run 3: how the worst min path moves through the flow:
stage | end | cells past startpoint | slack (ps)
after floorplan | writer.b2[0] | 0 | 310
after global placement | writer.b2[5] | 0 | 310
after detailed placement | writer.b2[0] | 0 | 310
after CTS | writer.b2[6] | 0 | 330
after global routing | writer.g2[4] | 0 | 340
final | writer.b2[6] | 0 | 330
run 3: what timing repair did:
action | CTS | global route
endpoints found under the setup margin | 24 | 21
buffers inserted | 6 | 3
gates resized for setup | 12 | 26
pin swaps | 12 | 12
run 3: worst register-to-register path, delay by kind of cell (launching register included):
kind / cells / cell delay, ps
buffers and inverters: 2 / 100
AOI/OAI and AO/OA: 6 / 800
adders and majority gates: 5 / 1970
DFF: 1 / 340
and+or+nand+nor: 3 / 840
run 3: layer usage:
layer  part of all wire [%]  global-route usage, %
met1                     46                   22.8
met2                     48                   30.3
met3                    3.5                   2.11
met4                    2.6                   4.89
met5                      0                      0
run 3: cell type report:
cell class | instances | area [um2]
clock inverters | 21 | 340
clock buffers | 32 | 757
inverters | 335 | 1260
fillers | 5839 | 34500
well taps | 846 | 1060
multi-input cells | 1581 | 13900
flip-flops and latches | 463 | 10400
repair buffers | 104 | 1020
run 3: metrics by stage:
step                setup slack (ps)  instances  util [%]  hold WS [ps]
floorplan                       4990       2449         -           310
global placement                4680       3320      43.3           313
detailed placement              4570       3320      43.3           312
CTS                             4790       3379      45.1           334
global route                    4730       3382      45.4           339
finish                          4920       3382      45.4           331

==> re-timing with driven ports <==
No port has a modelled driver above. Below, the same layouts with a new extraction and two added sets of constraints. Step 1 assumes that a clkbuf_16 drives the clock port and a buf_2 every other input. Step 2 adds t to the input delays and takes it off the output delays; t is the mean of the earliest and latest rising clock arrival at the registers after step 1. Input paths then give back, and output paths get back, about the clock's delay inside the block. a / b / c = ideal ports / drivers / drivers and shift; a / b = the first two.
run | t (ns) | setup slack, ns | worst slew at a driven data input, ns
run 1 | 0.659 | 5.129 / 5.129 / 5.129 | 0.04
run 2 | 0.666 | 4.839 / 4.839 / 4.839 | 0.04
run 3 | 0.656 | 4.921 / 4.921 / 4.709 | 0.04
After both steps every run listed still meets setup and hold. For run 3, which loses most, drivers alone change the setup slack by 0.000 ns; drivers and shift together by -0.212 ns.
This is an optimization exercise on Yosys and OpenROAD, whose aim is small area, not a production implementation.
The RTL was checked by simulation tests, not by an equivalence proof against the original design.
The clock port is modelled as an ideal driver; clocking choices that lean on that would not hold on a real chip.
Power is estimated from default activity; no workload was simulated.

## run D
Design decode_stage, start of the top module:
module decode_stage #(
  parameter int XLEN  = 32,
  parameter int NREGS = 32,
  parameter int CNT_W = 8
) (
  input  logic             clk,
  input  logic             reset,
  input  logic             in_valid,
  input  logic [XLEN-1:0]  instruction_code,
  output logic             in_ready,
  input  logic             wb_en,
  input  logic [4:0]       wb_rd,
  input  logic [XLEN-1:0]  wb_data,
  output logic             ex_valid,
  input  logic             ex_ready,
  output logic [3:0]       ex_alu_op,
  output logic [4:0]       ex_rd,
  output logic [XLEN-1:0]  ex_rs1_data,
  output logic [XLEN-1:0]  ex_rs2_data,
  output logic             ex_illegal,
  output logic [CNT_W-1:0] illegal_count
);
  decode_pkg::dec_t dec;
  logic             valid_q;
  logic [3:0]       op_q;
  logic [4:0]       rd_q, rs1_q, rs2_q, ra1, ra2;
  logic             ill_q;
  logic [CNT_W-1:0] cnt_q;
  logic [XLEN-1:0]  a_q, b_q, rf_a, rf_b;
  logic             accept, stall;
  assign dec = decode_pkg::decode(instruction_code[31:0]);
  assign in_ready = !valid_q || ex_ready;
  assign accept   = in_valid && in_ready;
  assign stall = valid_q && !ex_ready;
  assign ra1   = stall ? rs1_q : dec.rs1;
  assign ra2   = stall ? rs2_q : dec.rs2;
  regfile_2r1w #(
    .XLEN (XLEN),
    .NREGS(NREGS)
  ) u_rf (
  ...
For scale: ~3300 cells after synthesis, about 1100 flip-flops, about 160 I/O pins, ~0.041 mm2 of cells after synthesis.
==> module regfile_2r1w, before the edit <==
module regfile_2r1w #(
  parameter int XLEN  = 32,
  parameter int NREGS = 32
) (
  input  logic            clk,
  input  logic            reset,
  input  logic            we_i,
  input  logic [4:0]      waddr_i,
  input  logic [XLEN-1:0] wdata_i,
  input  logic [4:0]      raddr1_i,
  input  logic [4:0]      raddr2_i,
  output logic [XLEN-1:0] rdata1_o,
  output logic [XLEN-1:0] rdata2_o
);
  logic [XLEN-1:0] mem_q [1:NREGS-1];
  logic [XLEN-1:0] mem_d [1:NREGS-1];
  logic [XLEN-1:0] wdata;
  logic [NREGS-1:1] row_we, sel1, sel2;
  assign wdata  = wdata_i & {XLEN{~reset}};
  always_comb begin
    for (int i = 1; i < NREGS; i++) begin
      row_we[i] = (we_i && waddr_i == 5'(i)) || reset;
      sel1[i]   = (raddr1_i == 5'(i));
      sel2[i]   = (raddr2_i == 5'(i));
    end
  end
  for (genvar i = 1; i < NREGS; i++) begin : g_row
    for (genvar b = 0; b < XLEN; b++) begin : g_bit
      hold_sel u_h (
        .ld  (row_we[i]),
        .ld_n(~row_we[i]),
        .d   (wdata[b]),
        .q   (mem_q[i][b]),
        .y   (mem_d[i][b])
      );
    end
  end
  always_ff @(posedge clk) begin
    for (int i = 1; i < NREGS; i++) begin
      mem_q[i] <= mem_d[i];
    end
  end
  rf_read #(.XLEN(XLEN)) u_rd1 (
    .mem_i0 (mem_d[1]),
    .mem_i1 (mem_d[2]),
    .mem_i2 (mem_d[3]),
    .mem_i3 (mem_d[4]),
    .mem_i4 (mem_d[5]),
    .mem_i5 (mem_d[6]),
    .mem_i6 (mem_d[7]),
    .mem_i7 (mem_d[8]),
    .mem_i8 (mem_d[9]),
    .mem_i9 (mem_d[10]),
    .mem_i10(mem_d[11]),
    .mem_i11(mem_d[12]),
    .mem_i12(mem_d[13]),
    .mem_i13(mem_d[14]),
    .mem_i14(mem_d[15]),
    .mem_i15(mem_d[16]),
    .mem_i16(mem_d[17]),
    .mem_i17(mem_d[18]),
    .mem_i18(mem_d[19]),
    .mem_i19(mem_d[20]),
    .mem_i20(mem_d[21]),
    .mem_i21(mem_d[22]),
    .mem_i22(mem_d[23]),
    .mem_i23(mem_d[24]),
    .mem_i24(mem_d[25]),
    .mem_i25(mem_d[26]),
    .mem_i26(mem_d[27]),
    .mem_i27(mem_d[28]),
    .mem_i28(mem_d[29]),
    .mem_i29(mem_d[30]),
    .mem_i30(mem_d[31]),
    .sel_i  (sel1),
    .data_o (rdata1_o)
  );
  rf_read #(.XLEN(XLEN)) u_rd2 (
    .mem_i0 (mem_d[1]),
    .mem_i1 (mem_d[2]),
    .mem_i2 (mem_d[3]),
    .mem_i3 (mem_d[4]),
    .mem_i4 (mem_d[5]),
    .mem_i5 (mem_d[6]),
    .mem_i6 (mem_d[7]),
    .mem_i7 (mem_d[8]),
    .mem_i8 (mem_d[9]),
    .mem_i9 (mem_d[10]),
    .mem_i10(mem_d[11]),
    .mem_i11(mem_d[12]),
    .mem_i12(mem_d[13]),
    .mem_i13(mem_d[14]),
    .mem_i14(mem_d[15]),
    .mem_i15(mem_d[16]),
    .mem_i16(mem_d[17]),
    .mem_i17(mem_d[18]),
    .mem_i18(mem_d[19]),
    .mem_i19(mem_d[20]),
    .mem_i20(mem_d[21]),
    .mem_i21(mem_d[22]),
    .mem_i22(mem_d[23]),
    .mem_i23(mem_d[24]),
    .mem_i24(mem_d[25]),
    .mem_i25(mem_d[26]),
    .mem_i26(mem_d[27]),
    .mem_i27(mem_d[28]),
    .mem_i28(mem_d[29]),
    .mem_i29(mem_d[30]),
    .mem_i30(mem_d[31]),
    .sel_i  (sel2),
    .data_o (rdata2_o)
  );
endmodule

★ ★ ★ ★ ★ ★ ★

• **WORK INSTRUCTION**
Copy the stretch of the records above that runs from the line with "stage | end" through the line with "after global routing | writer.g2[4] | 0 | 340". Both end lines belong in the copy, and nothing else does.

• **WRITTEN SOLUTION**
stage | end | cells past startpoint | slack (ps)
after floorplan | writer.b2[0] | 0 | 310
after global placement | writer.b2[5] | 0 | 310
after detailed placement | writer.b2[0] | 0 | 310
after CTS | writer.b2[6] | 0 | 330
after global routing | writer.g2[4] | 0 | 340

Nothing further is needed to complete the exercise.